About two New York writers passing notes back and forth, I don’t think it’s so bad. A substantial percentage of America’s writers and especially certain kinds of journalists live in New York, and I think that is natural. Cars are made in Detroit, edicts in Washington, movies in Los Angeles, Northern California invents cuisine and makes wine, Mississippi has its Eudora Weltys, Chicago its theaters and blues musicians and whatnot, Nashville has its music scene, and so forth around the country. Why feel bad about that? Why not be happy and content that, in New York, America has something of a literary capital, just as other countries do? A concentration of people makes for a concentration of energy. Nashville’s musicians wouldn’t be as good if you spread them around the country. In my opinion, we’d be better off if more writers, not fewer, settled in New York.

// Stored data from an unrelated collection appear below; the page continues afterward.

<file path="src/hdl/cmadr_pkg.sv">
// Package of constants and carriers for the core memory addressing block
package cmadr_pkg;

    // ------------------------------------------------------------
    // Memory map
    // ------------------------------------------------------------
    localparam int          CMADR_PROG_SPACE   = 65536;
    localparam int          CMADR_PROG_DEFAULT = 8192;
    localparam int          CMADR_PROG_MID     = 4096;
    localparam int          CMADR_PROG_SMALL   = 2048;
    localparam logic [15:0] CMADR_FACTORY_BASE = 16'h1e00;
    localparam int          CMADR_RAM_BYTES    = 256;
    localparam logic [7:0]  CMADR_UPPER_BASE   = 8'h80;
    localparam logic [7:0]  CMADR_BIT_BYTE_LO  = 8'h20;
    localparam logic [7:0]  CMADR_BIT_SFR_BASE = 8'h80;

    // ------------------------------------------------------------
    // Special function register offsets and reset values
    // ------------------------------------------------------------
    localparam logic [7:0]  CMADR_SFR_STACK_TOP   = 8'h81;
    localparam logic [7:0]  CMADR_SFR_STATUS_WORD = 8'hd0;
    localparam logic [7:0]  CMADR_SFR_STORE_CTL   = 8'h8f;
    localparam logic [7:0]  CMADR_STACK_RESET     = 8'h07;
    localparam logic [7:0]  CMADR_STATUS_RESET    = 8'h00;
    localparam logic [7:0]  CMADR_STORE_RESET     = 8'h00;
    localparam int          CMADR_BANK_LSB        = 3;
    localparam int          CMADR_STORE_WEN_BIT   = 0;

    // ------------------------------------------------------------
    // Opcodes
    // ------------------------------------------------------------
    localparam logic [7:0]  CMADR_OP_NOP_ALT = 8'ha5;
    localparam logic [7:0]  CMADR_OP_NOP     = 8'h00;

    // ------------------------------------------------------------
    // Operation kinds
    // ------------------------------------------------------------
    typedef enum logic [3:0] {
        CMADR_OP_IDLE     = 4'h0,
        CMADR_OP_DIRECT   = 4'h1,
        CMADR_OP_INDEXED  = 4'h2,
        CMADR_OP_BANKREG  = 4'h3,
        CMADR_OP_BIT      = 4'h4,
        CMADR_OP_PUSH     = 4'h5,
        CMADR_OP_POP      = 4'h6,
        CMADR_OP_REL      = 4'h7,
        CMADR_OP_PAGE     = 4'h8,
        CMADR_OP_FULL     = 4'h9,
        CMADR_OP_EXT_MOVE = 4'ha,
        CMADR_OP_CODE     = 4'hb
    } cmadr_op_t;

    typedef struct packed {
        cmadr_op_t   op;
        logic        wr;
        logic [7:0]  addr;
        logic [7:0]  wdata;
        logic [15:0] next_pc;
        logic [15:0] target;
        logic [7:0]  opcode;
    } cmadr_req_t;

    typedef struct packed {
        logic        valid;
        logic [7:0]  rdata;
        logic        bit_val;
        logic [15:0] branch_pc;
        logic        prog_wr;
        logic [15:0] prog_addr;
        logic        fault;
    } cmadr_rsp_t;

endpackage

</file>
<file path="src/hdl/cmadr_core.sv">
// Memory addressing, data RAM, stack pointer and status word of the core
`timescale 1ns/10ps
// Notes on behaviour
// - Relative branch adds signed 8-bit displacement to next-instruction address.
// - Direct addresses 0x00-0x7F hit RAM, 0x80-0xFF hit special registers.
// - Short forms replace low 11 bits of next address, staying in page.
// - Long forms use the full 16-bit target anywhere in program memory.
// - Opcode 0xA5 behaves as no operation, with no side effects.
// - Program addresses decode across a 64k-byte space.
// - Largest variant program store spans 0x0000 through 0x1FFF contiguously.
// - Program store size is a parameter: 8192, 4096 or 2048 bytes.
// - Program writes happen only by external move with store write enable set.
// - RAM holds 256 bytes; lower 128 reachable directly and indirectly.
// - Above 0x7F indirect hits upper RAM, direct hits special registers.
// - Bytes 0x00-0x1F are four eight-register banks chosen by status bits 3,4.
// - Indexed operands use only registers 0 and 1 of the active bank.
// - Bytes 0x20-0x2F give 128 bits, bit address 8*(byte-0x20)+position.
// - Bit versus byte access depends only on the operation kind.
// - Push writes at pointer plus one, then increments the pointer.
// - Reset loads the stack pointer with 0x07; first push lands at 0x08.
// - Stack may live anywhere in 256-byte RAM, reached indirectly.
// - Special registers at addresses ending 0x0 or 0x8 are bit addressable.
module cmadr_core
    import cmadr_pkg::*;
#(
    parameter int PROG_BYTES = CMADR_PROG_DEFAULT
) (
    input  wire logic        I_CLK,
    input  wire logic        I_RSTN,
    input  wire logic        I_CE,
    input  wire cmadr_req_t  I_REQ,
    input  wire logic        I_REQ_VALID,
    output cmadr_rsp_t       O_RSP,
    output logic [7:0]       O_STACK_TOP,
    output logic [1:0]       O_BANK
);

    // ------------------------------------------------------------
    // Parameter check
    // ------------------------------------------------------------
    if (PROG_BYTES != CMADR_PROG_DEFAULT && PROG_BYTES != CMADR_PROG_MID &&
        PROG_BYTES != CMADR_PROG_SMALL) begin : g_bad_prog_bytes
        $error("PROG_BYTES must be 8192, 4096 or 2048");
    end

    localparam logic [16:0] PROG_LIMIT = 17'(PROG_BYTES);

    // ------------------------------------------------------------
    // Storage
    // ------------------------------------------------------------
    logic [7:0] ram_reg [CMADR_RAM_BYTES];
    logic [7:0] stack_top_pointer_reg;
    logic [7:0] program_status_word_reg;
    logic [7:0] program_store_control_reg;

    // ------------------------------------------------------------
    // Decode functions
    // ------------------------------------------------------------
    function automatic logic is_sfr_direct(input logic [7:0] a);
        return a >= CMADR_UPPER_BASE;
    endfunction

    function automatic logic [7:0] bank_reg_addr(input logic [1:0] bank,
                                                 input logic [2:0] idx);
        return {3'h0, bank, idx};
    endfunction

    // Bit address to byte address; position is the low three address bits
    function automatic logic [7:0] bit_byte(input logic [7:0] b);
        if (b < CMADR_UPPER_BASE) begin
            return CMADR_BIT_BYTE_LO + {4'h0, b[6:3]};
        end
        return {b[7:3], 3'h0};
    endfunction

    // ------------------------------------------------------------
    // Operation decode
    // ------------------------------------------------------------
    logic op_bit;
    logic op_push;
    logic op_pop;
    logic op_ext_move;
    logic op_code;

    assign op_bit      = (I_REQ.op == CMADR_OP_BIT);
    assign op_push     = (I_REQ.op == CMADR_OP_PUSH);
    assign op_pop      = (I_REQ.op == CMADR_OP_POP);
    assign op_ext_move = (I_REQ.op == CMADR_OP_EXT_MOVE);
    assign op_code     = (I_REQ.op == CMADR_OP_CODE);

    // ------------------------------------------------------------
    // Combinational address resolution
    // ------------------------------------------------------------
    logic [1:0] bank;
    logic [7:0] index_val;
    logic [7:0] eff_addr;
    logic       eff_sfr;
    logic       is_nop;

    assign bank = program_status_word_reg[CMADR_BANK_LSB +: 2];
    assign index_val = ram_reg[bank_reg_addr(bank, {2'h0, I_REQ.addr[0]})];
    assign is_nop = (I_REQ.opcode == CMADR_OP_NOP_ALT) ||
                    (I_REQ.opcode == CMADR_OP_NOP);

    always_comb begin
        eff_addr = I_REQ.addr;
        eff_sfr  = 1'b0;
        unique case (I_REQ.op)
            CMADR_OP_DIRECT: begin
                eff_sfr = is_sfr_direct(I_REQ.addr);
            end
            CMADR_OP_INDEXED: begin
                eff_addr = index_val;
            end
            CMADR_OP_BANKREG: begin
                eff_addr = bank_reg_addr(bank, I_REQ.addr[2:0]);
            end
            CMADR_OP_BIT: begin
                eff_addr = bit_byte(I_REQ.addr);
                eff_sfr  = is_sfr_direct(I_REQ.addr);
            end
            CMADR_OP_PUSH: begin
                eff_addr = stack_top_pointer_reg + 8'h01;
            end
            CMADR_OP_POP: begin
                eff_addr = stack_top_pointer_reg;
            end
            default: begin
                eff_addr = I_REQ.addr;
            end
        endcase
    end

    // Special register read mux
    logic [7:0] sfr_rdata;
    always_comb begin
        unique case (eff_addr)
            CMADR_SFR_STACK_TOP:   sfr_rdata = stack_top_pointer_reg;
            CMADR_SFR_STATUS_WORD: sfr_rdata = program_status_word_reg;
            CMADR_SFR_STORE_CTL:   sfr_rdata = program_store_control_reg;
            default:               sfr_rdata = 8'h00;
        endcase
    end

    logic [7:0] rd_byte;
    logic       bit_ok;
    logic       do_op;
    assign rd_byte = eff_sfr ? sfr_rdata : ram_reg[eff_addr];
    assign bit_ok  = !is_sfr_direct(I_REQ.addr) ||
                     ((bit_byte(I_REQ.addr) & 8'h07) == 8'h00);
    assign do_op   = I_CE && I_REQ_VALID && !is_nop;

    // Bit write value merged into the byte
    logic [7:0] bit_merged;
    for (genvar gi = 0; gi < 8; gi++) begin : g_bit_lane
        assign bit_merged[gi] = (I_REQ.addr[2:0] == 3'(gi)) ? I_REQ.wdata[0]
                                                            : rd_byte[gi];
    end

    logic       wr_en;
    logic [7:0] wr_val;
    always_comb begin
        wr_en  = 1'b0;
        wr_val = I_REQ.wdata;
        unique case (I_REQ.op)
            CMADR_OP_DIRECT, CMADR_OP_INDEXED, CMADR_OP_BANKREG: begin
                wr_en = I_REQ.wr;
            end
            CMADR_OP_BIT: begin
                wr_en  = I_REQ.wr && bit_ok;
                wr_val = bit_merged;
            end
            CMADR_OP_PUSH: begin
                wr_en = 1'b1;
            end
            default: begin
                wr_en = 1'b0;
            end
        endcase
    end

    // ------------------------------------------------------------
    // Write strobes
    // ------------------------------------------------------------
    logic ram_wr;
    logic spec_wr;
    logic stack_wr;
    logic status_wr;
    logic store_wr;

    assign ram_wr    = do_op && wr_en && !eff_sfr;
    assign spec_wr   = do_op && wr_en && eff_sfr;
    assign stack_wr  = spec_wr && (eff_addr == CMADR_SFR_STACK_TOP);
    assign status_wr = spec_wr && (eff_addr == CMADR_SFR_STATUS_WORD);
    assign store_wr  = spec_wr && (eff_addr == CMADR_SFR_STORE_CTL);

    // ------------------------------------------------------------
    // Data RAM
    // ------------------------------------------------------------
    always_ff @(posedge I_CLK) begin
        if (ram_wr) begin
            ram_reg[eff_addr] <= wr_val;
        end
    end

    // ------------------------------------------------------------
    // Stack pointer
    // ------------------------------------------------------------
    always_ff @(posedge I_CLK or negedge I_RSTN) begin
        if (!I_RSTN) begin
            stack_top_pointer_reg <= CMADR_STACK_RESET;
        end else if (do_op) begin
            if (op_push) begin
                stack_top_pointer_reg <= stack_top_pointer_reg + 8'h01;
            end else if (op_pop) begin
                stack_top_pointer_reg <= stack_top_pointer_reg - 8'h01;
            end else if (stack_wr) begin
                stack_top_pointer_reg <= wr_val;
            end
        end
    end

    // ------------------------------------------------------------
    // Status word and store control
    // ------------------------------------------------------------
    always_ff @(posedge I_CLK or negedge I_RSTN) begin
        if (!I_RSTN) begin
            program_status_word_reg <= CMADR_STATUS_RESET;
        end else if (status_wr) begin
            program_status_word_reg <= wr_val;
        end
    end

    always_ff @(posedge I_CLK or negedge I_RSTN) begin
        if (!I_RSTN) begin
            program_store_control_reg <= CMADR_STORE_RESET;
        end else if (store_wr) begin
            program_store_control_reg <= wr_val;
        end
    end

    // ------------------------------------------------------------
    // Branch and program address
    // ------------------------------------------------------------
    logic [15:0] branch_pc;
    logic [15:0] rel_ext;
    assign rel_ext = {{8{I_REQ.addr[7]}}, I_REQ.addr};
    always_comb begin
        unique case (I_REQ.op)
            CMADR_OP_REL:  branch_pc = I_REQ.next_pc + rel_ext;
            CMADR_OP_PAGE: branch_pc = {I_REQ.next_pc[15:11], I_REQ.target[10:0]};
            CMADR_OP_FULL: branch_pc = I_REQ.target;
            default:       branch_pc = I_REQ.next_pc;
        endcase
    end

    logic prog_in_range;
    logic prog_wr;
    logic bit_fault;
    logic range_fault;
    assign prog_in_range = {1'b0, I_REQ.target} < PROG_LIMIT;
    assign prog_wr       = op_ext_move && I_REQ.wr &&
                           program_store_control_reg[CMADR_STORE_WEN_BIT] &&
                           prog_in_range;
    assign bit_fault     = op_bit && !bit_ok;
    assign range_fault   = (op_ext_move || op_code) && !prog_in_range;

    // ------------------------------------------------------------
    // Response valid
    // ------------------------------------------------------------
    logic rsp_valid_reg;
    always_ff @(posedge I_CLK or negedge I_RSTN) begin
        if (!I_RSTN) begin
            rsp_valid_reg <= 1'b0;
        end else if (I_CE) begin
            rsp_valid_reg <= I_REQ_VALID;
        end
    end

    // ------------------------------------------------------------
    // Response data
    // ------------------------------------------------------------
    logic [7:0] rsp_rdata_reg;
    logic       rsp_bit_reg;
    always_ff @(posedge I_CLK or negedge I_RSTN) begin
        if (!I_RSTN) begin
            rsp_rdata_reg <= 8'h00;
            rsp_bit_reg   <= 1'b0;
        end else if (I_CE) begin
            rsp_rdata_reg <= do_op ? rd_byte : 8'h00;
            rsp_bit_reg   <= do_op && rd_byte[I_REQ.addr[2:0]];
        end
    end

    // ------------------------------------------------------------
    // Branch target
    // ------------------------------------------------------------
    logic [15:0] rsp_branch_reg;
    always_ff @(posedge I_CLK or negedge I_RSTN) begin
        if (!I_RSTN) begin
            rsp_branch_reg <= 16'h0000;
        end else if (I_CE) begin
            rsp_branch_reg <= branch_pc;
        end
    end

    // ------------------------------------------------------------
    // Program store write
    // ------------------------------------------------------------
    logic        rsp_prog_wr_reg;
    logic [15:0] rsp_prog_addr_reg;
    always_ff @(posedge I_CLK or negedge I_RSTN) begin
        if (!I_RSTN) begin
            rsp_prog_wr_reg   <= 1'b0;
            rsp_prog_addr_reg <= 16'h0000;
        end else if (I_CE) begin
            rsp_prog_wr_reg   <= do_op && prog_wr;
            rsp_prog_addr_reg <= I_REQ.target;
        end
    end

    // ------------------------------------------------------------
    // Fault
    // ------------------------------------------------------------
    logic rsp_fault_reg;
    always_ff @(posedge I_CLK or negedge I_RSTN) begin
        if (!I_RSTN) begin
            rsp_fault_reg <= 1'b0;
        end else if (I_CE) begin
            rsp_fault_reg <= do_op && (bit_fault || range_fault);
        end
    end

    // ------------------------------------------------------------
    // Outputs
    // ------------------------------------------------------------
    assign O_RSP       = '{valid:     rsp_valid_reg,
                           rdata:     rsp_rdata_reg,
                           bit_val:   rsp_bit_reg,
                           branch_pc: rsp_branch_reg,
                           prog_wr:   rsp_prog_wr_reg,
                           prog_addr: rsp_prog_addr_reg,
                           fault:     rsp_fault_reg};
    assign O_STACK_TOP = stack_top_pointer_reg;
    assign O_BANK      = program_status_word_reg[CMADR_BANK_LSB +: 2];

endmodule // cmadr_core

</file>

I don’t think I agree with you about the relative merits of Kahlo and Rivera. Does our disagreement stem from the fact that we wander the same streets? That wouldn’t make sense. The great French literary critic of the 19th century, Hypollite Taine, had a marvelous theory about geography as a determining factor in literature. I say it was marvelous because it is fun to read. But I don’t believe a word of it.

Might it be that the mere fact of discussing a topic like Kahlo and Rivera somehow reflects our New York locale? But Kahlo and Rivera were Mexicans, and New York has nothing to do with it. Sarah, you and I have ended up discussing Mexican themes because we both happen to have written about Mexico in the past, and magazines (New York magazines, I might add) have sent us to report on events there and published our articles precisely because the editors, in their non-provinciality, took an interest in the wider world.

Our great error, Sarah, was, I fear, to discuss the D train and the Q train. Here our critics may have a point. I hang my head in shame. One of my own critics has even awarded me a sort of dunce’s prize, which he calls the Streisand prize or award or something, for what I have said about the D train and the Q train in the course of our “Breakfast Table” discussion. You can see my mortification on Andrewsullivan.com. On the other hand, what’s wrong with Streisand? Better a Streisand prize than a Charlton Heston prize. So I accept the Streisand prize and feel honored by it. “The Way We Were” is a wonderful song, don’t you agree?

And on that vibrato note of nostalgia, I thank you, Sarah, and the editors of Slate, and the irritated letter writers of “The Fray,” for the pleasure of our weeklong amble through the fields of civility, bile, taxation, Bush, Fox, Welty, Kahlo, Stalin, New York provincialism, and the postal service’s new stamp.